Symposium

Foucault Without Borders

See also:
Michel Foucault - © Bruno de Monès, 1984 - Éditions La Découverte.

Presentation

Michel Foucault, whose 100th birthday is celebrated in 2026, led a more cosmopolitan intellectual life than one might imagine. It was while serving in the French cultural services in Uppsala and later in Warsaw that he wrote his doctoral dissertation on madness, and as a professor of philosophy at the University of Tunis that he had his first political experience. After being elected to the chair History of Systems of Thought at the Collège de France, he traveled to Japan, Brazil, Canada, and frequently to the United States to give lectures.
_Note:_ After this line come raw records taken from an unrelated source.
==> 02-18: inputs <==
==> flow/design.v <==
module CONV(
	input			clk,               
	input			reset,             
	output reg		busy,	            
	input			ready,	            
	output reg[11:0]	iaddr,            
	input signed[19:0]	idata,            
	output reg 	     cwr,              
	output reg[11:0] 	caddr_wr,         
	output reg[19:0] 	cdata_wr,         
	output reg	 crd,               
	output reg[11:0]	caddr_rd,         
	input	[19:0]		cdata_rd,         
	output reg[2:0] 	csel              
);
parameter signed bias = 40'h0013100000;    
parameter signed K0_0 = 20'h0A89E;         
parameter signed K0_1 = 20'h092D5;         
parameter signed K0_2 = 20'h06D43;         
parameter signed K0_3 = 20'h01004;         
parameter signed K0_4 = 20'hF8F71;         
parameter signed K0_5 = 20'hF6E54;         
parameter signed K0_6 = 20'hFA6D7;         
parameter signed K0_7 = 20'hFC834;         
parameter signed K0_8 = 20'hFAC19;         
parameter IDLE       = 3'd0;    
parameter READ_CONV  = 3'd1;    
parameter WRITE_L0   = 3'd2;    
parameter DELAY1     = 3'd3;    
parameter READ_L0    = 3'd4;    
parameter WRITE_L1   = 3'd5;    
parameter DELAY2     = 3'd6;    
parameter FINISH     = 3'd7;    
reg [5:0] x, y, L1_x, L1_y;             
reg [3:0] counter_kdata, counter_kaddr;   
reg [2:0] counter_layer1;	            
reg [2:0] current_state, next_state;    
reg signed [19:0] Kernel;               
reg signed [39:0] conv_sum;             
reg signed [19:0] idata_tmp;            
wire signed [39:0] data_conv;
wire signed [19:0] conv_result;
assign data_conv = Kernel * idata_tmp;              
assign conv_result[19:0] = conv_sum[35:16] + conv_sum[15];   
always@(*) begin
	case(counter_kdata)
		4'd1: Kernel = K0_0;
		4'd2: Kernel = K0_1;
		4'd3: Kernel = K0_2;
		4'd4: Kernel = K0_3;
		4'd5: Kernel = K0_4;
		4'd6: Kernel = K0_5;
		4'd7: Kernel = K0_6;
		4'd8: Kernel = K0_7;
		4'd9: Kernel = K0_8;
		default: Kernel = 0;
	endcase
end
always@(posedge clk or posedge reset) begin
	if(reset) 
		current_state <= IDLE;
	else 
		current_state <= next_state;
end
always @(*) begin
	case (current_state)
		IDLE:       next_state = (ready) ? READ_CONV : IDLE;
		READ_CONV:  next_state = (counter_kdata == 4'd10) ? WRITE_L0 : READ_CONV;  
		WRITE_L0:   next_state = DELAY1;
		DELAY1:     next_state = (x == 6'd0 && y == 6'd0) ? READ_L0 : READ_CONV;
		READ_L0:    next_state = (counter_layer1 == 3'd4) ? WRITE_L1 : READ_L0;
		WRITE_L1:   next_state = DELAY2;
		DELAY2:     next_state = (L1_x == 6'd0 && L1_y == 6'd0) ? FINISH : READ_L0;
		FINISH:     next_state = FINISH;
		default:    next_state = IDLE;
	endcase
end
always@(posedge clk or posedge reset) begin
	if(reset) begin 
		iaddr <= 12'd0;
	end else if(current_state == READ_CONV) begin 
		case(counter_kaddr)
			4'd0: iaddr <= (y-1)*64 + x-1;
			4'd1: iaddr <= (y-1)*64 + x;
			4'd2: iaddr <= (y-1)*64 + x+1;
			4'd3: iaddr <= y*64 + x-1;
			4'd4: iaddr <= y*64 + x;		 
			4'd5: iaddr <= y*64 + x+1;		
			4'd6: iaddr <= (y+1)*64 + x-1;
			4'd7: iaddr <= (y+1)*64 + x;
			4'd8: iaddr <= (y+1)*64 + x+1;
			default: iaddr <= iaddr;
		endcase
	end
end
always@(posedge clk or posedge reset) begin
	if(reset) 
		counter_kaddr <= 4'd0;
	else if(current_state == READ_CONV) 
		counter_kaddr <= counter_kaddr + 4'd1;
	else 
		counter_kaddr <= counter_kaddr;
end
always@(posedge clk or posedge reset) begin
	if(reset) 
		idata_tmp <= 0;
	else if(current_state == READ_CONV) begin
		case(counter_kdata)
			4'd0: idata_tmp <= (x == 0 || y == 0) ? 20'd0 : idata;
			4'd1: idata_tmp <= (y == 0) ? 20'd0 : idata;
			4'd2: idata_tmp <= (x == 63 || y == 0) ? 20'd0 : idata;
			4'd3: idata_tmp <= (x == 0) ? 20'd0 : idata;
			4'd4: idata_tmp <= idata;
			4'd5: idata_tmp <= (x == 63) ? 20'd0 : idata;
			4'd6: idata_tmp <= (x == 0 || y == 63) ? 20'd0 : idata;
			4'd7: idata_tmp <= (y == 63) ? 20'd0 : idata;
			4'd8: idata_tmp <= (x == 63 || y == 63) ? 20'd0 : idata;
			default: idata_tmp <= idata_tmp;
		endcase
	end 
end
always@(posedge clk or posedge reset) begin
	if(reset) 
		conv_sum <= 40'd0;
	else if(current_state == READ_CONV) begin
		if(counter_kdata == 0) 
			conv_sum <= 40'd0;
		else if(counter_kdata == 10)     
			conv_sum <= conv_sum + bias;
		else  
			conv_sum <= conv_sum + data_conv;  
	end
end
always@(posedge clk or posedge reset) begin
	if(reset) 
		busy <= 0;
	else if(ready) 
		busy <= 1; 
	else if(current_state == FINISH) 
		busy <= 0;
end
always@(posedge clk or posedge reset) begin
	if(reset) 
		cwr <= 1'd0;
	else if(current_state == WRITE_L0 || current_state == WRITE_L1)
		cwr <= 1'd1;
	else 
		cwr <= 1'd0;
end
always@(posedge clk or posedge reset) begin
	if(reset) 
		crd <= 1'd0;
	else if(current_state == READ_L0) 
		crd <= 1'd1;
	else 
		crd <= 1'd0;
end
always@(posedge clk or posedge reset) begin
	if(reset) 
		csel <= 3'b000;
	else if(current_state == WRITE_L0) 
		csel <= 3'b001;
	else if(current_state == WRITE_L1) 
		csel <= 3'b011;
	else if(current_state == READ_L0) 
		csel <= 3'b001;
	else 
		csel <= csel;
end
always@(posedge clk or posedge reset) begin
	if(reset) 
		caddr_rd <= 12'd0;
	else if(current_state == READ_L0) begin
		case(counter_layer1)
			3'd0: caddr_rd <= L1_y*64 + L1_x;
			3'd1: caddr_rd <= L1_y*64 + L1_x+1;
			3'd2: caddr_rd <= (L1_y+1)*64 + L1_x;
			3'd3: caddr_rd <= (L1_y+1)*64 + L1_x+1;
		endcase 
	end
end
always@(posedge clk or posedge reset) begin
	if(reset) 
		caddr_wr <= 0;
	else if(current_state == WRITE_L0)  
		caddr_wr <= y * 64 + x; 
	else if(current_state == WRITE_L1)  
		caddr_wr <= (L1_y/2) * 32 + (L1_x/2);  
end
reg signed [19:0] current_max;
always@(posedge clk or posedge reset) begin
	if(reset) begin
		cdata_wr <= 20'd0;
		current_max <= 20'd0; 
	end else begin
		case(current_state)
			WRITE_L0:  
				cdata_wr <= (conv_sum[39]) ? 20'd0 : conv_result;
			READ_L0: begin				
				if(counter_layer1 == 3'd1) begin	 
					current_max <= cdata_rd; 		 
				end else begin
					current_max <= (cdata_rd > current_max) ? cdata_rd : current_max;
				end
			end
			WRITE_L1: begin
				cdata_wr <= current_max;
				current_max <= 20'h00000;  
			end
			default: begin
			end
		endcase
	end
end
always@(posedge clk or posedge reset) begin
	if(reset) begin
		x <= 6'd0; 
		y <= 6'd0;
	end else if(current_state == WRITE_L0) begin
		if(x == 6'd63) begin  
			x <= 6'd0;
			y <= y + 6'd1;
		end else begin
			x <= x + 6'd1;
		end
	end
end
always@(posedge clk or posedge reset) begin
	if(reset) begin
		L1_x <= 6'd0; 
		L1_y <= 6'd0;
	end else if(current_state == WRITE_L1) begin
		if(L1_x == 6'd62) begin
			L1_x <= 0;
			L1_y <= L1_y + 2;
		end else begin
			L1_x <= L1_x + 2;
		end
	end
end
always@(posedge clk or posedge reset) begin
	if(reset) 
		counter_kdata <= 4'd0;
	else 
		counter_kdata <= counter_kaddr;
end
always@(posedge clk or posedge reset) begin
	if(reset) 
		counter_layer1 <= 0;
	else if(current_state == READ_L0) 
		counter_layer1 <= counter_layer1 + 3'd1;
	else 
		counter_layer1 <= 0;
end
endmodule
Besides, he occasionally worked as a journalist to cover the Islamic Revolution in Iran and as a humanitarian aid worker to support Solidarność in Poland.
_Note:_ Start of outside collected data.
## config.mk

```make
export PLATFORM = sky130hd
export DESIGN_NAME = IIR_v
export DESIGN_NICKNAME = IIR_v
export VERILOG_FILES = /design/flow/design.v
export SDC_FILE = /design/flow/constraint.sdc
export NUM_CORES = 4
export LEC_CHECK = 0
export CAP_MARGIN = 20
export CELL_PAD_IN_SITES_GLOBAL_PLACEMENT = 3
export CORE_ASPECT_RATIO = 1.38
export CORE_MARGIN = 9
export CORE_UTILIZATION = 42
export CTS_CLUSTER_DIAMETER = 78
export GPL_ROUTABILITY_DRIVEN = 1
export GPL_TIMING_DRIVEN = 0
export PLACE_DENSITY_LB_ADDON = 0.28
export SLEW_MARGIN = 20
export TNS_END_PERCENT = 50
```

## constraint.sdc

```tcl
create_clock -name core_clock -period 14.5 [get_ports {clk}]
set_input_delay 2.9000 -clock core_clock [delete_from_list [all_inputs] [get_ports {clk}]]
set_output_delay 2.9000 -clock core_clock [all_outputs]
set_load 0.01 [all_outputs]
```

## design.v

```verilog
`timescale 1ns / 1ps
module IIR2nd#(
    parameter DW = 20,FW = 15
)(
    input clk,rst_n,en,
    input signed [DW-1:0] din,
    output logic signed[DW-1:0] dout,
    input [31:0]index
);
    localparam logic signed[DW-1:0] GAIN =41;
    function automatic logic signed[DW-1:0] DEN(input [31:0] i);
        case (i)
        32'd0:  DEN = -65446;
        32'd1:  DEN = -65421;
        32'd2:  DEN = -65381;
        32'd3:  DEN = -65325;
        32'd4:  DEN = -65252;
        32'd5:  DEN = -65163;
        32'd6:  DEN = -65058;
        32'd7:  DEN = -64938;
        32'd8:  DEN = -64801;
        32'd9:  DEN = -64648;
        32'd10: DEN = -64479;
        32'd11: DEN = -64294;
        32'd12: DEN = -64094;
        32'd13: DEN = -63877;
        32'd14: DEN = -63645;
        32'd15: DEN = -63397;
        32'd16: DEN = -63134;
        32'd17: DEN = -62855;
        32'd18: DEN = -62560;
        32'd19: DEN = -62250;
        default: DEN = 0;
        endcase
    endfunction
    localparam logic signed [DW-1:0] NUM0 = 32768, NUM1 = 0, NUM2 = -32768;
    wire signed [DW-1:0] n0;
    wire signed [DW-1:0] n1;
    wire signed [DW-1:0] n2;
    wire signed [DW-1:0] d1;
    wire signed [DW-1:0] d2;
    wire signed [DW-1:0] g ;
    assign    n0      = (NUM0);
    assign    n1     = (NUM1);
    assign    n2     = (NUM2);
    assign    d1     = (DEN(index));
    assign    d2     = (32686);
    assign    g      = (GAIN);
    logic signed [DW-1:0]   z1,z0;
    wire signed [DW-1:0] pn0;
    wire signed [DW-1:0] pn1;
    wire signed [DW-1:0] pn2;
    wire signed [DW-1:0] o ;
    wire signed [DW-1:0] pd1;
    wire signed [DW-1:0] pd2;
    assign        pn0    = 
    (((DW-FW)+(DW-FW)+(FW)+(FW))'(din)*((DW-FW)+(DW-FW)+(FW)+(FW))'(n0))>>>((FW)+(FW)-(FW));
    assign        pn1    = 
    (((DW-FW)+(DW-FW)+(FW)+(FW))'(din)*((DW-FW)+(DW-FW)+(FW)+(FW))'(n1))>>>((FW)+(FW)-(FW));
    assign        pn2    = 
    (((DW-FW)+(DW-FW)+(FW)+(FW))'(din)*((DW-FW)+(DW-FW)+(FW)+(FW))'(n2))>>>((FW)+(FW)-(FW));
    assign        o     =z0 + pn0;
    assign        pd1    = 
    (((DW-FW)+(DW-FW)+(FW)+(FW))'(o)*((DW-FW)+(DW-FW)+(FW)+(FW))'(d1))>>>((FW)+(FW)-(FW));
    assign        pd2    = 
    (((DW-FW)+(DW-FW)+(FW)+(FW))'(o)*((DW-FW)+(DW-FW)+(FW)+(FW))'(d2))>>>((FW)+(FW)-(FW));
    always_ff @( posedge clk ) begin 
        if(!rst_n) begin
            z0<=0; z1<=0;dout<=0;
        end else begin
            z0<=pn1 + z1 - pd1;
            z1<=pn2 - pd2;
            dout<=
    (((DW-FW)+(DW-FW)+(FW)+(FW))'(o)*((DW-FW)+(DW-FW)+(FW)+(FW))'(g))>>>((FW)+(FW)-(FW));
        end
    end
endmodule
module IIR#(
    parameter DW = 16,EW = 4
)(
    input clk,rst_n,en,
    input signed [DW-1:0] din,
    output logic signed [DW-1:0] dout,
    input [31:0]index,
    output logic signed [DW+EW-1:0] dout_W
    );
    localparam W = DW + EW;
    logic signed [W-1:0] din_W;
    assign din_W = din;
    assign dout = dout_W;
    IIR2nd #(W,DW-1)IIR2nd_inst(
    clk,rst_n,en, din_W, dout_W,index
        );
endmodule
`timescale 1ns / 1ps
module IIR_v#(
    parameter DW = 16,FW = 15
)(
    input clk,rst_n,en,
    input signed [DW-1:0] din,
    output wire signed [DW-1:0] dout,
    input [31:0]index,
    output wire signed [DW+FW-1:0] dout_W
    );
    IIR#(
        DW,FW
    )IIR_inst(
        clk,rst_n,en,din,dout,index,dout_W
    );
endmodule
```

## run.sh

```bash
#!/bin/bash
# the make line also repeats each setting of config.mk as NAME=value (left out here)
make -C /OpenROAD-flow-scripts/flow DESIGN_CONFIG=/design/flow/config.mk WORK_HOME=/design/flow/orfs CLKGATE_MAP_FILE= finish
```

==> results of run 1 <==
cell type report:
type / instances / area share [%]
timing repair buffer: 200 / 4.36
clock buffer: 10 / 0.516
inverter: 1185 / 10.2
tap: 1197 / 3.38
clock inverter: 6 / 0.124
sequential: 85 / 3.84
buffer: 84 / 1.09
multi-input combinational: 2964 / 76.5
through the flow:
stage | hold slack, ns
floorplan | 0.516
global placement | 0.568
detailed placement | 0.556
CTS | 0.568
global route | 0.614
finish | 0.567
But his international impact extended far beyond his stays abroad. His work profoundly transformed research in the humanities and social sciences on numerous topics, but it also sparked debates, criticisms, and even controversies, particularly with US historians and German philosophers. The most remarkable fact, however, is that even when he neglected certain important fields and issues, notably regarding the colonial question and gender relations, he nonetheless exerted an influence on those who analyzed them.

It is therefore this global presence of Foucauldian thought that the conference aims to analyze and discuss beyond platitudes, conventional interpretations, hagiographic commentaries, and easy criticisms, in order to better understand how it has helped shift paradigms and how it offers today renewed relevance.

The symposium is in French and English, with simultaneous translation.